Every once in a while, a girl would summon Waters for a key to a back bedroom. The girl and her customer would disappear to the comfort of an old, bare mattress.
"They pimp their instincts," Jones says. "The girls are never any good after that."
The cops went back one more time in May, witnessing more of the same. Sometime before 4 a.m., one of the detectives asked a young dancer if he could buy sex. She said yes, and called Sweet Daddy for the key. Case closed.
Police crashed the party with 40 officers, SWAT team included. They arrested 14 people -- Waters, the barmaid, some bouncers, some dancers, and anyone considered good for a drug or weapons charge.
They also found a 17-year-old girl, stage name Texas. She lived on East 73rd Street, just a few blocks from Waters and his wife. Police aren't sure how the two met, but she filled out a basic job application with Waters, saying she was over 18 and wanted a job. The application didn't ask what she wanted to do, and she didn't elaborate.
Customers told police an even younger girl -- a 15-year-old who went by the name Candy -- had also been dancing. But she wasn't there the night of the bust, and cops still haven't found her.
At first, court records show, Waters played dumb, saying he didn't know the girls' ages and didn't know what went on in the back.
"Dancers came in . . . and danced for tips," he told Jones. "Whatever they did, they did in the house . . . They did what they had to do.
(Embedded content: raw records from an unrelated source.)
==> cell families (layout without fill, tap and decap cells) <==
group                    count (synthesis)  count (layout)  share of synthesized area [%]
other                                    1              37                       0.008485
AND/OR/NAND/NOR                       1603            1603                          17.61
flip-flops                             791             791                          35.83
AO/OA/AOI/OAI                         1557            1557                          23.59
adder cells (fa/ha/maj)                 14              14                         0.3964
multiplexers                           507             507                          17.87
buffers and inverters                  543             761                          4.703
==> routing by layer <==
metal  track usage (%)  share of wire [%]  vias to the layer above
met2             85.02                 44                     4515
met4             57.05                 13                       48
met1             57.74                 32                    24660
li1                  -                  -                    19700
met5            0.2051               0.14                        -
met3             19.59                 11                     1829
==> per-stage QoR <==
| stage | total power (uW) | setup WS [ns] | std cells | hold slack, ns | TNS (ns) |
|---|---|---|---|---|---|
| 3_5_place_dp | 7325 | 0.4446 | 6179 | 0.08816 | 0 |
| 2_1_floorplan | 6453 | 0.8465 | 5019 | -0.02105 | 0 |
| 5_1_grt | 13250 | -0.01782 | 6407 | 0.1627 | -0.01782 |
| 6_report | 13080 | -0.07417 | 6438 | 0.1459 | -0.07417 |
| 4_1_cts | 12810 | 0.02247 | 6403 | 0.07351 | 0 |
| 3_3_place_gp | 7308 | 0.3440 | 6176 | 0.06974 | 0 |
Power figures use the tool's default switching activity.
==> src/rtl/vec_irq_ctrl.sv <==
module vec_irq_ctrl
    import vic_pkg::*;
#(
    parameter int NUM_BANKS = 3,
    parameter int BANK_W    = 32,
    parameter int ADDR_W    = 8
) (
    input  logic                        clk,
    input  logic                        rst_n,
    input  logic [ADDR_W-1:0]           bus_addr,
    input  logic                        bus_we,
    input  logic [BANK_W-1:0]           bus_wdata,
    output logic [BANK_W-1:0]           bus_rdata,
    input  logic [NUM_BANKS*BANK_W-1:0] irq_src,
    output logic                        irq_o
);

    localparam int NUM_SRC = NUM_BANKS * BANK_W;
    localparam int IDX_W   = $clog2(NUM_SRC);
    localparam int VEC_LSB = 2;

    logic [NUM_SRC-1:1] lvl_q;
    logic               ext_pend;
    logic [NUM_SRC-1:0] pend_all, en_all, mk_all, act_all;
    logic [IDX_W-1:0]   win_idx, vec_q;
    logic               win_valid, irq_q;
    logic               prot_q;
    ext_mode_e          ext_mode_q;
    logic               pend0_clr;

    // Level sources: one register stage
    always_ff @(posedge clk or negedge rst_n) begin
        if (!rst_n) lvl_q <= '0;
        else        lvl_q <= irq_src[NUM_SRC-1:1];
    end

    // Control words
    always_ff @(posedge clk or negedge rst_n) begin
        if (!rst_n) begin
            prot_q     <= 1'b0;
            ext_mode_q <= EXT_LOW;
        end else if (bus_we) begin
            if (bus_addr == ADDR_W'(OFS_PROTECT)) prot_q <= bus_wdata[0];
            if (bus_addr == ADDR_W'(OFS_EXTCTL))  ext_mode_q <= ext_mode_e'(bus_wdata[1:0]);
        end
    end

    assign pend0_clr = bus_we && (bus_addr == ADDR_W'(OFS_PEND)) && bus_wdata[0];

    vic_ext_latch u_ext (
        .clk    (clk),
        .rst_n  (rst_n),
        .src_i  (irq_src[0]),
        .mode_i (ext_mode_q),
        .clr_i  (pend0_clr),
        .pend_o (ext_pend)
    );

    assign pend_all = {lvl_q, ext_pend};

    for (genvar b = 0; b < NUM_BANKS; b++) begin : g_bank
        logic en_we, mk_we;
        assign en_we = bus_we && (bus_addr == ADDR_W'(OFS_ENABLE + 8'(4 * b)));
        assign mk_we = bus_we && (bus_addr == ADDR_W'(OFS_MASK + 8'(4 * b)));

        vic_bank #(.BANK_W(BANK_W)) u_bank (
            .clk    (clk),
            .rst_n  (rst_n),
            .en_we  (en_we),
            .mk_we  (mk_we),
            .wdata  (bus_wdata),
            .pend_i (pend_all[b*BANK_W +: BANK_W]),
            .en_o   (en_all[b*BANK_W +: BANK_W]),
            .mk_o   (mk_all[b*BANK_W +: BANK_W]),
            .act_o  (act_all[b*BANK_W +: BANK_W])
        );
    end

    vic_prio_enc #(.NUM_SRC(NUM_SRC)) u_prio (
        .act_i   (act_all),
        .idx_o   (win_idx),
        .valid_o (win_valid)
    );

    // Registered request and vector
    always_ff @(posedge clk or negedge rst_n) begin
        if (!rst_n) begin
            irq_q <= 1'b0;
            vec_q <= '0;
        end else begin
            irq_q <= win_valid;
            vec_q <= win_idx;
        end
    end

    assign irq_o = irq_q;

    // Read mux
    always_comb begin
        bus_rdata = '0;
        if (bus_addr == ADDR_W'(OFS_VECTOR))
            bus_rdata = BANK_W'({vec_q, {VEC_LSB{1'b0}}});
        else if (bus_addr == ADDR_W'(OFS_PROTECT))
            bus_rdata = BANK_W'(prot_q);
        else if (bus_addr == ADDR_W'(OFS_EXTCTL))
            bus_rdata = BANK_W'(ext_mode_q);
        for (int b = 0; b < NUM_BANKS; b++) begin
            if (bus_addr == ADDR_W'(OFS_PEND + 8'(4 * b)))
                bus_rdata = pend_all[b*BANK_W +: BANK_W];
            if (bus_addr == ADDR_W'(OFS_ENABLE + 8'(4 * b)))
                bus_rdata = en_all[b*BANK_W +: BANK_W];
            if (bus_addr == ADDR_W'(OFS_MASK + 8'(4 * b)))
                bus_rdata = mk_all[b*BANK_W +: BANK_W];
        end
    end

    assert_winner_top_R5: assert property (@(posedge clk) disable iff (!rst_n)
        win_valid |-> (act_all[win_idx] && ((act_all >> win_idx) == NUM_SRC'(1))));

    assert_idle_empty_R4: assert property (@(posedge clk) disable iff (!rst_n)
        !win_valid |-> (act_all == '0));

    assert_vector_irq_R6: assert property (@(posedge clk) disable iff (!rst_n)
        (vec_q != '0) |-> irq_q);

endmodule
Most of the time I just stand outside."
But when he handed over the key to the back bedrooms, he also took a cut of the girls' profits, he admitted.
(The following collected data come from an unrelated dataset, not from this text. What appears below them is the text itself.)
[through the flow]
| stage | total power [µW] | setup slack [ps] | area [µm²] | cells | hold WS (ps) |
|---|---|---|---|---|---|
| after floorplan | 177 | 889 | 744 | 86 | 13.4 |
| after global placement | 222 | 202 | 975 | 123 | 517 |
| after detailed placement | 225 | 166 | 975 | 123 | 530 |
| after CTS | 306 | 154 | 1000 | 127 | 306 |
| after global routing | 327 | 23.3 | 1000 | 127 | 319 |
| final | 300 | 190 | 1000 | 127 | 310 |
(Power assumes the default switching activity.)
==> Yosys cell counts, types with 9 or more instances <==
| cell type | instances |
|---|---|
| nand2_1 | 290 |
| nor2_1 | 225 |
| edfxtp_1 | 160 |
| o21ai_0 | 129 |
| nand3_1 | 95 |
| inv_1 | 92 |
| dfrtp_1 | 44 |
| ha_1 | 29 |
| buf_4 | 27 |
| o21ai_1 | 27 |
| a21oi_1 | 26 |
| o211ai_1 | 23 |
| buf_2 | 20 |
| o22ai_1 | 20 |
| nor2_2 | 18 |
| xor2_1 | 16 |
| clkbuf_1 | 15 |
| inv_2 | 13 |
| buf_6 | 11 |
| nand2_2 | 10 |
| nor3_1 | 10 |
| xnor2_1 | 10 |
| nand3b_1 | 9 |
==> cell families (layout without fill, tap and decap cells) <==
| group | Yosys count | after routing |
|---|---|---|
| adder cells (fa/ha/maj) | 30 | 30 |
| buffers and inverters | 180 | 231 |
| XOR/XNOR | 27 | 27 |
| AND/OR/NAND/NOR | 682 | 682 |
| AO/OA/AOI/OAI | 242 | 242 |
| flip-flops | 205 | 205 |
`config.mk`:
```
export PLATFORM = sky130hd
export DESIGN_NAME = txSiloSched
export DESIGN_NICKNAME = d
export VERILOG_FILES = /design/src/rtl/txs_pkg.sv /design/src/rtl/txs_datapath.sv /design/src/rtl/txs_ctrl.sv /design/src/rtl/txSiloSched.sv
export SDC_FILE = /design/constraint.sdc
export NUM_CORES = 2
export LEC_CHECK = 0
export ABC_AREA = 1
export BUFFER_PORTS_ARGS = -buffer_cell sky130_fd_sc_hd__buf_2
export CORE_UTILIZATION = 63
export CTS_CLUSTER_DIAMETER = 200
export DETAILED_ROUTE_END_ITERATION = 8
export PLACE_DENSITY = 0.8
export SKIP_LAST_GASP = 1
export SYNTH_ARGS = -nofsm -noshare
export SYNTH_HDL_FRONTEND = slang
export SYNTH_SLANG_ARGS = --single-unit
export TNS_END_PERCENT = 1
```
`constraint.sdc`:
```
create_clock -name clk -period 5.3 [get_ports clk]
set_input_delay 0.265 -clock clk [delete_from_list [all_inputs] [get_ports clk]]
set_output_delay 0.265 -clock clk [all_outputs]
set_load 0.02 [all_outputs]
```
`src/rtl/txs_pkg.sv`:
```
`timescale 1ns/1ps
package txs_pkg;
  // strobes sent from the control to the datapath
  typedef struct packed {
    logic pushEn;   // write attempt on host line
    logic popEn;    // accepted handshake on granted line
    logic flushEn;  // discard host line
  } strobe_t;
endpackage

```
`src/rtl/txs_datapath.sv`:
```
`timescale 1ns/1ps
module txs_datapath #(
  parameter int NUM_LINES = 8,
  parameter int DEPTH     = 32,
  parameter int DATA_W    = 8,
  localparam int LW = $clog2(NUM_LINES),
  localparam int AW = $clog2(DEPTH),
  localparam int CW = $clog2(DEPTH + 1)
) (
  input  logic                            clk,
  input  logic                            rstN,
  input  txs_pkg::strobe_t                strb,
  input  logic [LW-1:0]                   hostLine,
  input  logic [DATA_W-1:0]               wrData,
  input  logic [LW-1:0]                   popLine,
  output logic [NUM_LINES-1:0][CW-1:0]    cnt,
  output logic [NUM_LINES-1:0]            ovf,
  output logic [DATA_W-1:0]               headData
);
  logic [NUM_LINES-1:0][DATA_W-1:0] heads;

  for (genvar i = 0; i < NUM_LINES; i++) begin : g_line
    logic [DATA_W-1:0] mem [DEPTH];
    logic [AW-1:0]     wrPtr, rdPtr;
    logic [CW-1:0]     count;
    logic              isFull, doFlush, tryPush, doPush, doPop;

    assign isFull  = (count == CW'(DEPTH));
    assign doFlush = strb.flushEn && (hostLine == LW'(i));
    assign tryPush = strb.pushEn && (hostLine == LW'(i)) && !doFlush;
    assign doPush  = tryPush && !isFull;
    assign doPop   = strb.popEn && (popLine == LW'(i)) && !doFlush;

    always_ff @(posedge clk) begin
      if (doPush) mem[wrPtr] <= wrData;
    end

    always_ff @(posedge clk) begin
      if (!rstN) begin
        wrPtr    <= '0;
        rdPtr    <= '0;
        count    <= '0;
        ovf[i]   <= 1'b0;
      end else if (doFlush) begin
        rdPtr <= wrPtr;
        count <= '0;
      end else begin
        if (doPush) wrPtr <= wrPtr + 1'b1;
        if (doPop)  rdPtr <= rdPtr + 1'b1;
        count <= count + CW'(doPush) - CW'(doPop);
        if (tryPush && isFull) ovf[i] <= 1'b1;
      end
    end

    assign cnt[i]   = count;
    assign heads[i] = mem[rdPtr];
  end

  assign headData = heads[popLine];
endmodule

```
`src/rtl/txs_ctrl.sv`:
```
`timescale 1ns/1ps
module txs_ctrl #(
  parameter int NUM_LINES = 8,
  parameter int DEPTH     = 32,
  localparam int LW = $clog2(NUM_LINES),
  localparam int CW = $clog2(DEPTH + 1)
) (
  input  logic                         clk,
  input  logic                         rstN,
  input  logic [LW-1:0]                hostLine,
  input  logic                         wrChar,
  input  logic                         teWr,
  input  logic                         teVal,
  input  logic                         flushReq,
  input  logic                         ackWr,
  input  logic                         nxmIn,
  input  logic [LW-1:0]                nxmLine,
  input  logic                         outReady,
  input  logic                         tiEnable,
  input  logic [NUM_LINES-1:0][CW-1:0] cnt,
  output txs_pkg::strobe_t             strb,
  output logic [LW-1:0]                grant,
  output logic                         outValid,
  output logic                         csrTi,
  output logic [LW-1:0]                csrLine,
  output logic                         csrNxm,
  output logic                         txInt
);
  logic [NUM_LINES-1:0] teMask, pend, errMask;
  logic [NUM_LINES-1:0] eligible, setMask, nxmMask, ackMask;
  logic [LW-1:0]        rrPtr, holdLine, pick;
  logic                 holdValid, heldOk, found, popNow;

  // eligibility per line
  always_comb begin
    for (int i = 0; i < NUM_LINES; i++)
      eligible[i] = teMask[i] && (cnt[i] != '0) &&
                    !(flushReq && hostLine == LW'(i));
  end

  // round-robin search starting after the last accepted line
  always_comb begin
    found = 1'b0;
    pick  = '0;
    for (int k = NUM_LINES; k >= 1; k--) begin
      if (eligible[rrPtr + LW'(k)]) begin
        found = 1'b1;
        pick  = rrPtr + LW'(k);
      end
    end
  end

  assign heldOk   = holdValid && !(flushReq && hostLine == holdLine);
  assign grant    = heldOk ? holdLine : pick;
  assign outValid = heldOk || found;
  assign popNow   = outValid && outReady;

  assign strb.pushEn  = wrChar;
  assign strb.popEn   = popNow;
  assign strb.flushEn = flushReq;

  // completion sources
  always_comb begin
    for (int i = 0; i < NUM_LINES; i++) begin
      nxmMask[i] = nxmIn && (nxmLine == LW'(i));
      setMask[i] = (flushReq && hostLine == LW'(i)) || nxmMask[i] ||
                   (popNow && grant == LW'(i) && cnt[i] == CW'(1) &&
                    !(wrChar && hostLine == LW'(i)));
    end
  end

  // lowest pending line is presented
  always_comb begin
    csrLine = '0;
    for (int i = NUM_LINES - 1; i >= 0; i--)
      if (pend[i]) csrLine = LW'(i);
  end

  assign csrTi   = |pend;
  assign csrNxm  = csrTi && errMask[csrLine];
  assign txInt   = csrTi & tiEnable;
  assign ackMask = (ackWr && csrTi) ? (NUM_LINES'(1) << csrLine) : '0;

  always_ff @(posedge clk) begin
    if (!rstN) begin
      teMask    <= '0;
      pend      <= '0;
      errMask   <= '0;
      rrPtr     <= LW'(NUM_LINES - 1);
      holdValid <= 1'b0;
      holdLine  <= '0;
    end else begin
      if (teWr) teMask[hostLine] <= teVal;
      pend      <= (pend & ~ackMask) | setMask;
      errMask   <= (errMask & ~ackMask) | nxmMask;
      holdValid <= outValid && !outReady;
      holdLine  <= grant;
      if (popNow) rrPtr <= grant;
    end
  end
endmodule

```
`src/rtl/txSiloSched.sv`:
```
`timescale 1ns/1ps
module txSiloSched #(
  parameter int NUM_LINES = 8,
  parameter int DEPTH     = 32,
  parameter int DATA_W    = 8,
  localparam int LW = $clog2(NUM_LINES),
  localparam int CW = $clog2(DEPTH + 1)
) (
  input  logic              clk,
  input  logic              rstN,
  input  logic [LW-1:0]     selLine,
  input  logic              wrChar,
  input  logic [DATA_W-1:0] wrData,
  input  logic              teWr,
  input  logic              teVal,
  input  logic              flushReq,
  input  logic              ackWr,
  input  logic              tiEnable,
  input  logic              nxmIn,
  input  logic [LW-1:0]     nxmLine,
  input  logic              outReady,
  output logic              outValid,
  output logic [DATA_W-1:0] outData,
  output logic [LW-1:0]     outLine,
  output logic [CW-1:0]     fifoCount,
  output logic              ovfFlag,
  output logic              csrTi,
  output logic [LW-1:0]     csrLine,
  output logic              csrNxm,
  output logic              txInt
);
  txs_pkg::strobe_t             strb;
  logic [NUM_LINES-1:0][CW-1:0] cnt;
  logic [NUM_LINES-1:0]         ovf;
  logic [LW-1:0]                grant;

  txs_ctrl #(.NUM_LINES(NUM_LINES), .DEPTH(DEPTH)) ctrl_i (
    .clk(clk), .rstN(rstN), .hostLine(selLine), .wrChar(wrChar),
    .teWr(teWr), .teVal(teVal), .flushReq(flushReq), .ackWr(ackWr),
    .nxmIn(nxmIn), .nxmLine(nxmLine), .outReady(outReady),
    .tiEnable(tiEnable), .cnt(cnt), .strb(strb), .grant(grant),
    .outValid(outValid), .csrTi(csrTi), .csrLine(csrLine),
    .csrNxm(csrNxm), .txInt(txInt)
  );

  txs_datapath #(.NUM_LINES(NUM_LINES), .DEPTH(DEPTH), .DATA_W(DATA_W)) dp_i (
    .clk(clk), .rstN(rstN), .strb(strb), .hostLine(selLine),
    .wrData(wrData), .popLine(grant), .cnt(cnt), .ovf(ovf),
    .headData(outData)
  );

  assign outLine   = grant;
  assign fifoCount = cnt[selLine];
  assign ovfFlag   = ovf[selLine];
endmodule

```
==> flow_summary.ini <==
[run_status]
outcome = completed

[power_and_ir_drop]
powerDensity_nw_per_um2 = 465
peakVddDrop_v = 0.000485
power_mw = 47.3
power_leakage_nw = 33.2

[clocking]
path_clk_slew_ns = 0.07
insertion_delay_ns = 0.88
cts.path.max_buffers = 3
htreeDepth = 4
cts_sinks = 2255
root_buffer = clkbuf_16
tritoncts = built
cts_made_buffers = 212

[logic_synthesis]
yosys_warnings = 0
ys.flop_type = edfxtp_1
ys_seq_elements = 2255
async_flop_share = 0
synth_area_um2 = 92800
avgSynthCellArea_um2 = 12.3
synth-seq-area-share = 0.708
synth_cell_type_count = 56
synth-edff-count = 2048
synth_fp_nets = 7715
synthesis.instances = 7569

[timing]
hold_slack_ns = 0.0331
worstMarginPinSlew_ns = 1.38
finalCritPeriodShare = 0.941
finalSetupTns_ns = 0
hold_violations = 0
slew_headroom = 0.0702
min_period_ns = 4.99
setup_violations = 0
max_freq_mhz = 201
slew_violations = 0
finClkSkew_ns = 0.0605
fin_ws_ns = 0.315

[worst_setup_path]
cp_common_cell = nand2_1
start_kind = register
critical_path.max_fanout = 22
setup.worst_path.class = register to output pin
max_stage_delay_ns = 0.45
critPathCaptureType = output pin
path_cells = buf_4 > clkinvlp_4 > ha_1 > inv_1 > nand3_1 > nand3_1 > nand2_2 > nand2_1 > nand2_1 > nand2_1 > nand2_1 > nand2_1 > nand2_1 > nand2_4 > nand2_4 > nand2_8 > buf_4 > o21ai_0 > nand2_1 > nand2_1 > nand2_1 > nand2_1 > nand2_1 > buf_2
crit_arrival_ns = 4.72
cpMaxStageDelayCell = ha_1
critPathRequiredTime_ns = 5.04

[finish]
final_layout_size_suffix_gt1_frac = 0.0752
final_cell_count_no_fill = 9582
regArea_um2 = 65700
layout-area-overhead-vs-synth_pct = 9.72
n_fill_cell = 9401
final_area_um2 = 102000
multi_input_area_um2 = 24100
final_util = 0.697
fin_nets = 7618

[grt]
first_global_vias = 59700
grt_max_degree = 197
grt.total_usage = 0.318
antenna_found_initial = 7
grt.overflow.total = 0
grt_pass1_wl_mm = 358

[drt]
dr.pass1.iters = 8
final_antenna_net_count = 0
routedWlPerCell_um = 24.9
routed_wl_mm = 239
drc = 0
via_per_inst = 6.63
drtIter0Drc = 8921
vias = 63500

[floorplanning]
core_area_um2 = 146000
initial_core_util = 0.636
die_w_um = 386
ios = 49
die_h_um = 386
die_area_um2 = 149000
fp-row-count = 140

[place]
gp_congestion = 0.947
placed_area_um2 = 94500
pre_cts_ws_ns = 0.413
portBuffers = 48
dp.cells = 9153
dp_hpwl_mm = 140

[worst_hold_path]
min_path_type = input port to register

[job]
maxCapViolCount = 0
"Did you have sex with the 17-year-old girl?" Jones asked.
"You said you would not ask that question," Waters said. "I take the fifth."
Prosecutors slapped Waters with a slew of charges, including promoting prostitution, pandering sexually oriented material involving a minor, and drug trafficking. For sex-crimes prosecutor Sean Jones, it was a rare slam-dunk case of teen prostitution.
"This is the first case where I have hard evidence of it," the prosecutor says. "You know it's going on, but you don't always see evidence of it."
Detectives know of other East Side brothels, but they're small operations, run by police-savvy hustlers. The experienced know a cop or an informant when they see one.
"If you get some pressure on them . . . they'll just find another house," Timm says.
Not long after they busted Waters' party, Jones got word that at least a dozen strippers -- including one as young as 14 -- were working another underground club. But when he showed up to check it out, there wasn't a single girl there. He thinks Waters tipped the guy off.
A judge slapped Waters with two years in prison. Most of his co-defendants pleaded guilty to drug or prostitution charges and received six-month suspended sentences.
For police, the chase wears on. Detectives found undeveloped film in Waters' brothel and in the homes of other defendants. "There are hundreds of those," Jones says, staring blankly at the girls' photos.
It doesn't sit well with him, knowing they're still out there, asking some new daddy for a key.